What is needed: Lines before the one containing "synth-edff-count: 0" in the records below are to be left out; that line and all after it, through the end, are to be retyped exactly.

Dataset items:
+ + + + + + +
`src/rtl/capture_wr_ctrl.sv`:
```
// Packet-capture write controller: writes a 4-word record header
// (seconds, nanoseconds, len, len) and then the packet payload drained from a
// show-ahead FIFO into a circular capture buffer through an Avalon-MM burst
// write master. Bursts never cross the buffer wrap point.
module capture_wr_ctrl #(
  parameter int MAX_BURST = 16,
  parameter int USEDW_W   = 9
) (
  input  logic               clk,
  input  logic               reset,
  input  logic               wr_ctrl,
  input  logic               empty,
  input  logic [31:0]        control,
  input  logic [31:0]        pkt_begin,
  input  logic [31:0]        pkt_end,
  input  logic [31:0]        capt_buf_start,
  input  logic [31:0]        capt_buf_size,
  input  logic [31:0]        last_write_addr_in,
  input  logic [31:0]        fifo_out,
  output logic               rd_from_fifo,
  output logic               wr_ctrl_rdy,
  output logic [31:0]        last_write_addr_out,
  output logic               capt_buf_wrap,
  input  logic [USEDW_W-1:0] usedw,
  input  logic [31:0]        seconds,
  input  logic [31:0]        nanoseconds,
  output logic [31:0]        address,
  output logic [31:0]        writedata,
  output logic               write,
  output logic [15:0]        burstcount,
  input  logic               waitrequest
);

  localparam logic [31:0] MAX_B = 32'(MAX_BURST);

  typedef enum logic [2:0] {
    IDLE,
    LATCH,
    HDR_BURST,
    WAIT_DATA,
    DATA_BURST,
    DONE
  } state_t;

  state_t      state, state_next;

  // Record context captured when a request is accepted.
  logic [31:0] sec_q, ns_q, len_q;
  logic [31:0] buf_start_q, buf_end_q;

  // Progress through the record.
  logic [31:0] cur_addr;     // byte address of the next word to write
  logic [31:0] data_left;    // payload words still to write
  logic [2:0]  hdr_left;     // header words still to write (4..0)
  logic [31:0] beats_left;   // beats remaining in the current burst

  logic [31:0] len_calc, words_calc;
  logic [31:0] room, remain, burst_len;
  logic [31:0] addr_inc, next_addr;
  logic [31:0] hdr_word;
  logic        wrap_hit, accept, data_ready, start_burst;

  // The reserved control word has no function in this block.
  logic        unused_control;
  assign unused_control = ^control;

  // Packet length in bytes, clamped to zero for a reversed range, and its
  // size in words rounded up.
  assign len_calc   = (pkt_end >= pkt_begin) ? (pkt_end - pkt_begin) : 32'd0;
  assign words_calc = (len_calc >> 2) + {31'd0, |len_calc[1:0]};

  // Words left before the wrap point, and words left in the current phase.
  assign room   = (buf_end_q - cur_addr) >> 2;
  assign remain = (state == HDR_BURST) ? {29'd0, hdr_left} : data_left;

  // Burst length: smallest of the master limit, the phase remainder and the
  // distance to the wrap point.
  always_comb begin
    burst_len = MAX_B;
    if (remain < burst_len) burst_len = remain;
    if (room < burst_len)   burst_len = room;
  end

  assign addr_inc   = cur_addr + 32'd4;
  assign wrap_hit   = (addr_inc == buf_end_q);
  assign next_addr  = wrap_hit ? buf_start_q : addr_inc;

  assign accept     = write && !waitrequest;
  assign data_ready = (32'(usedw) >= burst_len) && !empty;

  // Header word selected by how many header words remain to be written.
  always_comb begin
    case (hdr_left)
      3'd4:    hdr_word = sec_q;
      3'd3:    hdr_word = ns_q;
      default: hdr_word = len_q;
    endcase
  end

  // Payload beats come straight from the show-ahead FIFO head, which stays
  // stable until the beat is accepted and popped.
  assign writedata    = (state == DATA_BURST) ? fifo_out : hdr_word;
  assign rd_from_fifo = (state == DATA_BURST) && accept && !empty;
  assign wr_ctrl_rdy  = (state == IDLE);

  // State register.
  always_ff @(posedge clk or negedge reset) begin
    // NOTE: sequential state uses non-blocking assignments so every flop
    // samples pre-edge values regardless of block ordering.
    if (!reset) state <= IDLE;
    else        state <= state_next;
  end

  // Next-state decode and burst-start strobe.
  always_comb begin
    // NOTE: defaults first so that every path assigns every output and no
    // latch is inferred.
    state_next  = state;
    start_burst = 1'b0;
    case (state)
      IDLE:       if (wr_ctrl) state_next = LATCH;
      LATCH:      state_next = HDR_BURST;
      HDR_BURST: begin
        // write low here is the idle gap before the next header burst.
        if (!write) start_burst = 1'b1;
        if (accept && beats_left == 32'd1 && hdr_left == 3'd1)
          state_next = (data_left == 32'd0) ? DONE : WAIT_DATA;
      end
      WAIT_DATA: begin
        if (data_ready) begin
          start_burst = 1'b1;
          state_next  = DATA_BURST;
        end
      end
      DATA_BURST: begin
        if (accept && beats_left == 32'd1)
          state_next = (data_left == 32'd1) ? DONE : WAIT_DATA;
      end
      DONE:       state_next = IDLE;
      default:    state_next = IDLE;
    endcase
  end

  // Record context, address tracking and Avalon master outputs.
  always_ff @(posedge clk or negedge reset) begin
    if (!reset) begin
      // NOTE: context registers are reset as well so writedata reads zero
      // while idle after reset, not just the control flops.
      sec_q               <= '0;
      ns_q                <= '0;
      len_q               <= '0;
      buf_start_q         <= '0;
      buf_end_q           <= '0;
      cur_addr            <= '0;
      data_left           <= '0;
      hdr_left            <= '0;
      beats_left          <= '0;
      address             <= '0;
      burstcount          <= '0;
      write               <= 1'b0;
      capt_buf_wrap       <= 1'b0;
      last_write_addr_out <= '0;
    end else begin
      if (state == IDLE && wr_ctrl) begin
        sec_q       <= seconds;
        ns_q        <= nanoseconds;
        len_q       <= len_calc;
        data_left   <= words_calc;
        buf_start_q <= capt_buf_start;
        buf_end_q   <= capt_buf_start + capt_buf_size;
        cur_addr    <= last_write_addr_in;
        hdr_left    <= 3'd4;
      end

      if (start_burst) begin
        address    <= cur_addr;
        burstcount <= burst_len[15:0];
        beats_left <= burst_len;
        write      <= 1'b1;
      end

      if (accept) begin
        cur_addr            <= next_addr;
        last_write_addr_out <= next_addr;
        beats_left          <= beats_left - 32'd1;
        if (wrap_hit) capt_buf_wrap <= 1'b1;
        if (state == HDR_BURST) hdr_left  <= hdr_left - 3'd1;
        else                    data_left <= data_left - 32'd1;
        // Dropping write after the last beat gives the mandatory idle gap.
        if (beats_left == 32'd1) write <= 1'b0;
      end
    end
  end

endmodule

```
`config.mk`:
```
export PLATFORM = sky130hd
export DESIGN_NAME = capture_wr_ctrl
export DESIGN_NICKNAME = d
export VERILOG_FILES = /design/src/rtl/capture_wr_ctrl.sv
export SDC_FILE = /design/constraint.sdc
export NUM_CORES = 1
export LEC_CHECK = 0
export ABC_AREA = 0
export CORE_AREA = 2 2 152 303
export CTS_CLUSTER_DIAMETER = 50
export DETAILED_ROUTE_END_ITERATION = 16
export DIE_AREA = 0 0 154 305
export MAX_ROUTING_LAYER = met4
export PLACE_DENSITY = 0.85
export SLEW_MARGIN = 20
export SYNTH_ARGS = -nofsm -noshare
export SYNTH_HDL_FRONTEND = slang
export SYNTH_SLANG_ARGS = --single-unit
```
`constraint.sdc`:
```
create_clock -name clk -period 8.39 [get_ports clk]
set_clock_uncertainty 0.2 [all_clocks]
set_input_delay 2.0975 -clock clk [delete_from_list [all_inputs] [get_ports clk]]
set_output_delay 2.0975 -clock clk [all_outputs]
set_load 0.005 [all_outputs]
```
==> impl_metrics.yaml <==
global_routing:
  grt_pass1_wl_mm: 120.2
  first_global_vias: 23379
  grt-ovfl-total: 0
  grt_start_max_net_pins: 140
  grt_antenna_before_repair: 0
  grt.total_usage: 0.3212
sta:
  slew_headroom: 0.2950
  hold_violations: 0
  finalSetupViolations: 0
  post-route-period-util: 0.9578
  finalMaxSlewViolations: 0
  clock.fmax_mhz: 124.4
  layout_min_cycle_time_ns: 8.036
  hold_ws_ns: 0.2714
  worstMarginPinSlew_ns: 1.058
  setup_tns_after_final_layout_ns: 0
  least_setup_slack_across_all_paths_after_layout_ns: 0.3537
min_path:
  worst_hold_path_type: "flop to flop"
  whs_path_depth: 2
placed_design:
  place_hpwl_mm: 55.78
  dp_worst_setup_slack_ns: 0.1462
  numPlacedInstances: 3852
  placement.io_buffers: 385
  gp_routability_congestion: 0.9535
clocking:
  cts.path.max_buffers: 3
  cts_hold_repair.buffers: 0
  clock-root-buffer: "sky130_fd_sc_hd__clkbuf_16"
  clock_latency_ns: 0.55
  clock_tree_from_tritoncts: "built"
  clk_pin_slew_ns: 0.07
  h-tree-depth: 2
  clock_sinks: 344
  cts_buffers: 35
setup_path:
  path_max_fanout: 14
  r2r_slack_ns: 0.35
  critical_path.top_delay_family: "compound AO/OA/AOI/OAI gates"
  timing.critical_path.from_type: "flop"
  critical_path.most_common_cell: "sky130_fd_sc_hd__a21oi_1"
  worstPathBufferInverterCount: 3
  cp-end-kind: "flop"
  slowest_delay_ns: 0.56
  cpMaxStageDelayCell: "sky130_fd_sc_hd__or4_1"
  crit_cells: 30
  reg2regPathDepth: 30
  worstSetupPathType: "flop to flop"
  timing.critical_path.required_ns: 8.61
  cp_arrival_ns: 8.25
synth:
  synth.yosys.warnings: 0
  synth-edff-count: 0
  ys_ff_latch: 344
  post-synth-top-area-cell: "sky130_fd_sc_hd__dfrtp_1"
  yosys.cell_types.count: 88
  synth.top_cell.area_share: 0.3593
  syn_area_per_cell_um2: 8.032
  synth.cell_area_um2: 23960
  seq_area_frac_synth: 0.3593
  largest_cells_by_area_after_synthesis: "sky130_fd_sc_hd__dfrtp_1, sky130_fd_sc_hd__nand2_1, sky130_fd_sc_hd__ha_1"
  synthArstFlopShare: 1.000
  netlist_instances: 2983
  yosys_most_used_dff: "sky130_fd_sc_hd__dfrtp_1"
floorplanning:
  floorplan.die.width_um: 154
  core_area_um2: 44730
  initial_core_utilization: 0.5357
  placementRows: 110
  i_o_pin_cnt: 418
  fp.dieArea_um2: 46970
  fp.dieH_um: 305
route:
  route.vias.total: 23831
  wire_per_inst_um: 19.12
  post_drt_via_cell_ratio: 6.082
  detail_route.first_pass.iterations: 6
  post-route-drc-count: 0
  route.antenna.remaining_nets: 0
  routed_wirelength_mm: 74.93
  dr.first_iter.drc_count: 2102
pwr:
  leakagePower_nw: 12.97
  pwr_density_cell_nw_per_um2: 366.1
  ir_worst_vdd_uv: 186.3
cells_and_area:
  drive_gt1_frac: 0.05479
  final_cell_mix: "sky130_fd_sc_hd__nand2_1, sky130_fd_sc_hd__clkdlybuf4s50_1, sky130_fd_sc_hd__dfrtp_1, sky130_fd_sc_hd__o21ai_0, sky130_fd_sc_hd__nor2_1"
  multi_input_gate_area_um2: 14410
  layout.cells.non_filler: 3918
  layout.cells.most_common: "sky130_fd_sc_hd__nand2_1"
  area_delta_synth_final_pct: 24.10
  layout.filler_cells: 3657
  number_of_antenna_repair_diodes: 0
  design.final.nets: 3780
  seq_area_um2: 8608
job:
  max_cap_viol_count: 0
status:
  status: "finished clean"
+ + + + + + +
Reply to the exercise:
  synth-edff-count: 0
  ys_ff_latch: 344
  post-synth-top-area-cell: "sky130_fd_sc_hd__dfrtp_1"
  yosys.cell_types.count: 88
  synth.top_cell.area_share: 0.3593
  syn_area_per_cell_um2: 8.032
  synth.cell_area_um2: 23960
  seq_area_frac_synth: 0.3593
  largest_cells_by_area_after_synthesis: "sky130_fd_sc_hd__dfrtp_1, sky130_fd_sc_hd__nand2_1, sky130_fd_sc_hd__ha_1"
  synthArstFlopShare: 1.000
  netlist_instances: 2983
  yosys_most_used_dff: "sky130_fd_sc_hd__dfrtp_1"
floorplanning:
  floorplan.die.width_um: 154
  core_area_um2: 44730
  initial_core_utilization: 0.5357
  placementRows: 110
  i_o_pin_cnt: 418
  fp.dieArea_um2: 46970
  fp.dieH_um: 305
route:
  route.vias.total: 23831
  wire_per_inst_um: 19.12
  post_drt_via_cell_ratio: 6.082
  detail_route.first_pass.iterations: 6
  post-route-drc-count: 0
  route.antenna.remaining_nets: 0
  routed_wirelength_mm: 74.93
  dr.first_iter.drc_count: 2102
pwr:
  leakagePower_nw: 12.97
  pwr_density_cell_nw_per_um2: 366.1
  ir_worst_vdd_uv: 186.3
cells_and_area:
  drive_gt1_frac: 0.05479
  final_cell_mix: "sky130_fd_sc_hd__nand2_1, sky130_fd_sc_hd__clkdlybuf4s50_1, sky130_fd_sc_hd__dfrtp_1, sky130_fd_sc_hd__o21ai_0, sky130_fd_sc_hd__nor2_1"
  multi_input_gate_area_um2: 14410
  layout.cells.non_filler: 3918
  layout.cells.most_common: "sky130_fd_sc_hd__nand2_1"
  area_delta_synth_final_pct: 24.10
  layout.filler_cells: 3657
  number_of_antenna_repair_diodes: 0
  design.final.nets: 3780
  seq_area_um2: 8608
job:
  max_cap_viol_count: 0
status:
  status: "finished clean"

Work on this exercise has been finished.